Saved entries
......

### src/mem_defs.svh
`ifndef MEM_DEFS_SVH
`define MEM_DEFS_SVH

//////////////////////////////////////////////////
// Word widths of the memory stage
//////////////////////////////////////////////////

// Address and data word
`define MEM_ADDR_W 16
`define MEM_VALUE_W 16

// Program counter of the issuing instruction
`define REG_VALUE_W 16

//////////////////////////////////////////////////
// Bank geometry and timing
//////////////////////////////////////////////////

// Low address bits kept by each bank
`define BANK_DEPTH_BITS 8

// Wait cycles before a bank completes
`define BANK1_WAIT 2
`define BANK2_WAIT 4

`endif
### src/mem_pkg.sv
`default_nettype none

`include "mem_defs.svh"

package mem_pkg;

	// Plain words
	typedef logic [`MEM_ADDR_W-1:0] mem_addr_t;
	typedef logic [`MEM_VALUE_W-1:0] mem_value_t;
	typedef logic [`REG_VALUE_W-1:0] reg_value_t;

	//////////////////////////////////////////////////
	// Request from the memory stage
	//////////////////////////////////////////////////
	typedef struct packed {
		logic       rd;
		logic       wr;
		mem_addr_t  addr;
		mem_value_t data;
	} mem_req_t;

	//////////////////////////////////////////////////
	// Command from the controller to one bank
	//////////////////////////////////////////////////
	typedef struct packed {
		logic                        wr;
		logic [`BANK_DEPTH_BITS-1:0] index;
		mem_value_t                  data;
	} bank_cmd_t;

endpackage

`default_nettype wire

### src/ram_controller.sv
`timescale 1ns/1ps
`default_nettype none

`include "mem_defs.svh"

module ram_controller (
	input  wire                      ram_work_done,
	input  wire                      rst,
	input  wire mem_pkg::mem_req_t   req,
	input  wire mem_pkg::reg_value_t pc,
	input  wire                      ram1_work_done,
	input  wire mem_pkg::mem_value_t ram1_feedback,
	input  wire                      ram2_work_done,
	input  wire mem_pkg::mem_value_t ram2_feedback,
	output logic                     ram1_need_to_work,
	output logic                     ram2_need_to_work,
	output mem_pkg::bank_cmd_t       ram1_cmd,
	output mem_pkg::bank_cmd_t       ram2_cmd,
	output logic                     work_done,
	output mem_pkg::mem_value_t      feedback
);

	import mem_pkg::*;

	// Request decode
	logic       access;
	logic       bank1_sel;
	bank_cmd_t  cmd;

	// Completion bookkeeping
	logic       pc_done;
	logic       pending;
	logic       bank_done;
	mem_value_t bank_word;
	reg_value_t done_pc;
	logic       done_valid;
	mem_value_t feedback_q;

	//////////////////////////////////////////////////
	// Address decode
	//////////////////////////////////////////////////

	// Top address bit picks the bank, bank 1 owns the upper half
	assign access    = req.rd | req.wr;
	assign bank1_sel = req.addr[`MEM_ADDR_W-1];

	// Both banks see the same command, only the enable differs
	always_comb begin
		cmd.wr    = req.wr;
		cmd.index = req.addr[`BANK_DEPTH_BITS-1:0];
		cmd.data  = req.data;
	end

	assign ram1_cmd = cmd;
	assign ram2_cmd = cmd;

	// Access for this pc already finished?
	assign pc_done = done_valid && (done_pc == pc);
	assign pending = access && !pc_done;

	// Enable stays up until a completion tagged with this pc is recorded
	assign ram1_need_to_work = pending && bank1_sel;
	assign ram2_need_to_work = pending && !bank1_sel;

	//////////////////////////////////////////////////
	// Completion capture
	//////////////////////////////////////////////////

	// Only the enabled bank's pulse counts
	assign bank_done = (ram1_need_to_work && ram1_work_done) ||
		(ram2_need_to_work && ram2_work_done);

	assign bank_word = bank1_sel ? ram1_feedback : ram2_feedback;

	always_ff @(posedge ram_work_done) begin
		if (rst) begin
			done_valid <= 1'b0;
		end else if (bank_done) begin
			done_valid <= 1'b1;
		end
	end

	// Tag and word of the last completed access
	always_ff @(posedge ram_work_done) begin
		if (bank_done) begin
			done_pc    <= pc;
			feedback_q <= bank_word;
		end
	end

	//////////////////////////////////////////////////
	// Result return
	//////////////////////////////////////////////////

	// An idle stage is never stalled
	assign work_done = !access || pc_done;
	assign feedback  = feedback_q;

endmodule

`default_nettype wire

......

• [EXERCISE DESCRIPTION] Take every line above carrying "wire" and return it.

• [RESULT OF THIS EXERCISE]
`default_nettype wire
	input  wire                      ram_work_done,
	input  wire                      rst,
	input  wire mem_pkg::mem_req_t   req,
	input  wire mem_pkg::reg_value_t pc,
	input  wire                      ram1_work_done,
	input  wire mem_pkg::mem_value_t ram1_feedback,
	input  wire                      ram2_work_done,
	input  wire mem_pkg::mem_value_t ram2_feedback,
`default_nettype wire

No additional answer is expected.